* TASK GOAL *
Return the data below exactly, but only from the line containing "5_1_grt | 7.53" through the line containing "2_1_floorplan | 8.80", with both of those lines included.

[Opening EXTRACTED DATA section]

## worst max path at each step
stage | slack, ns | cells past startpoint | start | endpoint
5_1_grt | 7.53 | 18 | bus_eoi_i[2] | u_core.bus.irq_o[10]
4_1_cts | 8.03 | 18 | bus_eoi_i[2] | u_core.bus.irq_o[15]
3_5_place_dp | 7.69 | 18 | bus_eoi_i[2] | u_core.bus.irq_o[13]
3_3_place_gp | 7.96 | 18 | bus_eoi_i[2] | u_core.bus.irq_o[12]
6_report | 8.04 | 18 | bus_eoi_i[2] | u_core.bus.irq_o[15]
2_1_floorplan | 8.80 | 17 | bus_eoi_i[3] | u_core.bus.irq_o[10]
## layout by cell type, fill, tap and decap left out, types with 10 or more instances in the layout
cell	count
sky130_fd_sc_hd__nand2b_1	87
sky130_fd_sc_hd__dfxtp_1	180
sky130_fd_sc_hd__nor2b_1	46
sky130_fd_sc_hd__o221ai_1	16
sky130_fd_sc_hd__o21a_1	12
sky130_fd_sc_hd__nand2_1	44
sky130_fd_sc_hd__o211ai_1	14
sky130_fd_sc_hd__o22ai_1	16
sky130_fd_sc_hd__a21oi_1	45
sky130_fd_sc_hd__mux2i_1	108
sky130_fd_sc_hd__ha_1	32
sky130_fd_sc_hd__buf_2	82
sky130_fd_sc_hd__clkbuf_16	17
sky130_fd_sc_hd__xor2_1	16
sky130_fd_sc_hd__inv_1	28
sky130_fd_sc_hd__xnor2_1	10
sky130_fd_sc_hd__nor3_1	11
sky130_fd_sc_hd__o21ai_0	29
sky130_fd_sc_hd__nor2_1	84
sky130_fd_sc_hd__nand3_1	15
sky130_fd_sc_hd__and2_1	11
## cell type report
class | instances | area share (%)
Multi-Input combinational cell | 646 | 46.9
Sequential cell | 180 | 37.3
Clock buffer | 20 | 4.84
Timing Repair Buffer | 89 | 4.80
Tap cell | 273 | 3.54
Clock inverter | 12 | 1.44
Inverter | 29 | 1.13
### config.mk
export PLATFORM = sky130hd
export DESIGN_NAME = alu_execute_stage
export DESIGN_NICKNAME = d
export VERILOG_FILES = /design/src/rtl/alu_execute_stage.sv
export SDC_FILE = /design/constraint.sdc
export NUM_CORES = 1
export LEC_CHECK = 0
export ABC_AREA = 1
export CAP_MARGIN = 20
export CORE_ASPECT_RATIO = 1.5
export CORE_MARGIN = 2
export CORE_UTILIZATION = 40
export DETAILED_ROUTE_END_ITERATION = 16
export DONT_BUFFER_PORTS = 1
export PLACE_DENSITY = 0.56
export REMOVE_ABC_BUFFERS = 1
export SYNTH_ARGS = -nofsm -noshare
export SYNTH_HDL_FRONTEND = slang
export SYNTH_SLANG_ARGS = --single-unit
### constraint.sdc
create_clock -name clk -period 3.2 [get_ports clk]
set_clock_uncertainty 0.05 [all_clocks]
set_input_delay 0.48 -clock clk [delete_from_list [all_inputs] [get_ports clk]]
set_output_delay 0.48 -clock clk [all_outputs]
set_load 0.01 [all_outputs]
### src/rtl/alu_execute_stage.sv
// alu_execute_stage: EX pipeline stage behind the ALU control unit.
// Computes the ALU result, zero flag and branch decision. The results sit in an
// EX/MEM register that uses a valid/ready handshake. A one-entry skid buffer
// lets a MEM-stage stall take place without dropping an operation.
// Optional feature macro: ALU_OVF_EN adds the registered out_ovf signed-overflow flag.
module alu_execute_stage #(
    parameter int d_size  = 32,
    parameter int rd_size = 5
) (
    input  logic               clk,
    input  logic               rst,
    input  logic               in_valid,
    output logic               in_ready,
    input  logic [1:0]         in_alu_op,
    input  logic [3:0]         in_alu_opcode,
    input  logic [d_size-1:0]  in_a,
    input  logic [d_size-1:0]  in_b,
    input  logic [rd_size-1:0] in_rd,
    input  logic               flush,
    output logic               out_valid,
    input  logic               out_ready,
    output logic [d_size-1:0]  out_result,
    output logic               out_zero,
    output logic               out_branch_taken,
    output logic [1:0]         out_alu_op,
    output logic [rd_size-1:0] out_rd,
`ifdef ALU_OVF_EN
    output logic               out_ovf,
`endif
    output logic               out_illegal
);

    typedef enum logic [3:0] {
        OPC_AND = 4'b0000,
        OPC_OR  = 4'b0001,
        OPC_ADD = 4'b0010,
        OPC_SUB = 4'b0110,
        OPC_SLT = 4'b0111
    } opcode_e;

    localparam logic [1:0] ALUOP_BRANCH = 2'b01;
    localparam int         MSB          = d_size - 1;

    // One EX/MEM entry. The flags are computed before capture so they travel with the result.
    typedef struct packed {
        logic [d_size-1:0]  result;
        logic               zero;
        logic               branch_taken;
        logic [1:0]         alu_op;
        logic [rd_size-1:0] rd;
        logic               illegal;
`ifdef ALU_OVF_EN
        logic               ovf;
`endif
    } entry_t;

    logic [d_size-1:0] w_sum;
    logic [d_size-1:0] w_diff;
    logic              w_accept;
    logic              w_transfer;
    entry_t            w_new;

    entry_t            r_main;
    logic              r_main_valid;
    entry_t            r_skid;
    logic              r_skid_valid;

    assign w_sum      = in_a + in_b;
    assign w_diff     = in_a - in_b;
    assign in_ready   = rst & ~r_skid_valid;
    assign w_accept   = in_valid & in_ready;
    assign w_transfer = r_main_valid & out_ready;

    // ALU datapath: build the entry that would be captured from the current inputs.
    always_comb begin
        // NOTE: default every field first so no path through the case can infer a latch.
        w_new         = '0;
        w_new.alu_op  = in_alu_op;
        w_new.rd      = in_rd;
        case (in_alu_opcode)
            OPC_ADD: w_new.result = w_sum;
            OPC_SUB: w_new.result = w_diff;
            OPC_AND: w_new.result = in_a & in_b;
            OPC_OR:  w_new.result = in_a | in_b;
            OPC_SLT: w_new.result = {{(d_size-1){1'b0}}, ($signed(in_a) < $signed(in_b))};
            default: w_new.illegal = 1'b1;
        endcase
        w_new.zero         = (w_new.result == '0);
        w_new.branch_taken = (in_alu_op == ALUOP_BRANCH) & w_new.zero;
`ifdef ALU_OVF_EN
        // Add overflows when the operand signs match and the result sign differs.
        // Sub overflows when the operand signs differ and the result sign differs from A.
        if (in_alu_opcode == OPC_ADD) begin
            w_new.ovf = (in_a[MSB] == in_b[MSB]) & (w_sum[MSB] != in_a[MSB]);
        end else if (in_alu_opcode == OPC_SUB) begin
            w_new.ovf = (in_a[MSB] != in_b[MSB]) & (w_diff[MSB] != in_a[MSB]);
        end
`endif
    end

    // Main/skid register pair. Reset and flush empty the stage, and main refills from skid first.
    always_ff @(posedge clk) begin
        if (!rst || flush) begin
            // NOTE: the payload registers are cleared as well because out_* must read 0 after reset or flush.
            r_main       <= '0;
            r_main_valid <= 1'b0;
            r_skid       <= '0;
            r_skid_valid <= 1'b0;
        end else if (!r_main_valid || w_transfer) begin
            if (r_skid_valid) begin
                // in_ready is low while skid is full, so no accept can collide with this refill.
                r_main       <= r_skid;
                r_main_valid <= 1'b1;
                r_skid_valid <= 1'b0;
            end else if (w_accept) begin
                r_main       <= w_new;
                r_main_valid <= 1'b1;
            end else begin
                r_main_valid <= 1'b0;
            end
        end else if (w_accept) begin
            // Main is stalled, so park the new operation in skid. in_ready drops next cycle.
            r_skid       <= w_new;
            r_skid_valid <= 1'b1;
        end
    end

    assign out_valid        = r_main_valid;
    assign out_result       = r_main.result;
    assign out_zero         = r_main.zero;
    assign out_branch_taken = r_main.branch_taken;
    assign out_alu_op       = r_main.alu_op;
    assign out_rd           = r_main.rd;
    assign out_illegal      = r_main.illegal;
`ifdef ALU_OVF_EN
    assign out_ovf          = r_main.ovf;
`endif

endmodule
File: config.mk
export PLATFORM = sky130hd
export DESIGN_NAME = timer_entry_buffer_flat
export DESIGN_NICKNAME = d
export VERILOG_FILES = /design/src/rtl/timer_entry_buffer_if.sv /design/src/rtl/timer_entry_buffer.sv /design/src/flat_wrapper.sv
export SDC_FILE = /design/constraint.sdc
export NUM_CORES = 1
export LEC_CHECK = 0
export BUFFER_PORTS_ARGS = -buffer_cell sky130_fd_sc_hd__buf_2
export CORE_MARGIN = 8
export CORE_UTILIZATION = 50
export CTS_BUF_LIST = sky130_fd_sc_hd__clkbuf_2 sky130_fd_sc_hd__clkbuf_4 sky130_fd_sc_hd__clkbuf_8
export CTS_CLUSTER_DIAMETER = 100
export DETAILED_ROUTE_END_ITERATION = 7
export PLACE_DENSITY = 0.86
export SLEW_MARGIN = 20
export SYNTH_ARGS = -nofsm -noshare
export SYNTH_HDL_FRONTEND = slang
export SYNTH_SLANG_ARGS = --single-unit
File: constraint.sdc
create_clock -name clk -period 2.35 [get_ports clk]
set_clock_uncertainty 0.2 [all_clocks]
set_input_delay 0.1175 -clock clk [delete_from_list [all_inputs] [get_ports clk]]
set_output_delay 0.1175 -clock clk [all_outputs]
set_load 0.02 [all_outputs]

[Closing EXTRACTED DATA section]

* WORKED SOLUTION *
5_1_grt | 7.53 | 18 | bus_eoi_i[2] | u_core.bus.irq_o[10]
4_1_cts | 8.03 | 18 | bus_eoi_i[2] | u_core.bus.irq_o[15]
3_5_place_dp | 7.69 | 18 | bus_eoi_i[2] | u_core.bus.irq_o[13]
3_3_place_gp | 7.96 | 18 | bus_eoi_i[2] | u_core.bus.irq_o[12]
6_report | 8.04 | 18 | bus_eoi_i[2] | u_core.bus.irq_o[15]
2_1_floorplan | 8.80 | 17 | bus_eoi_i[3] | u_core.bus.irq_o[10]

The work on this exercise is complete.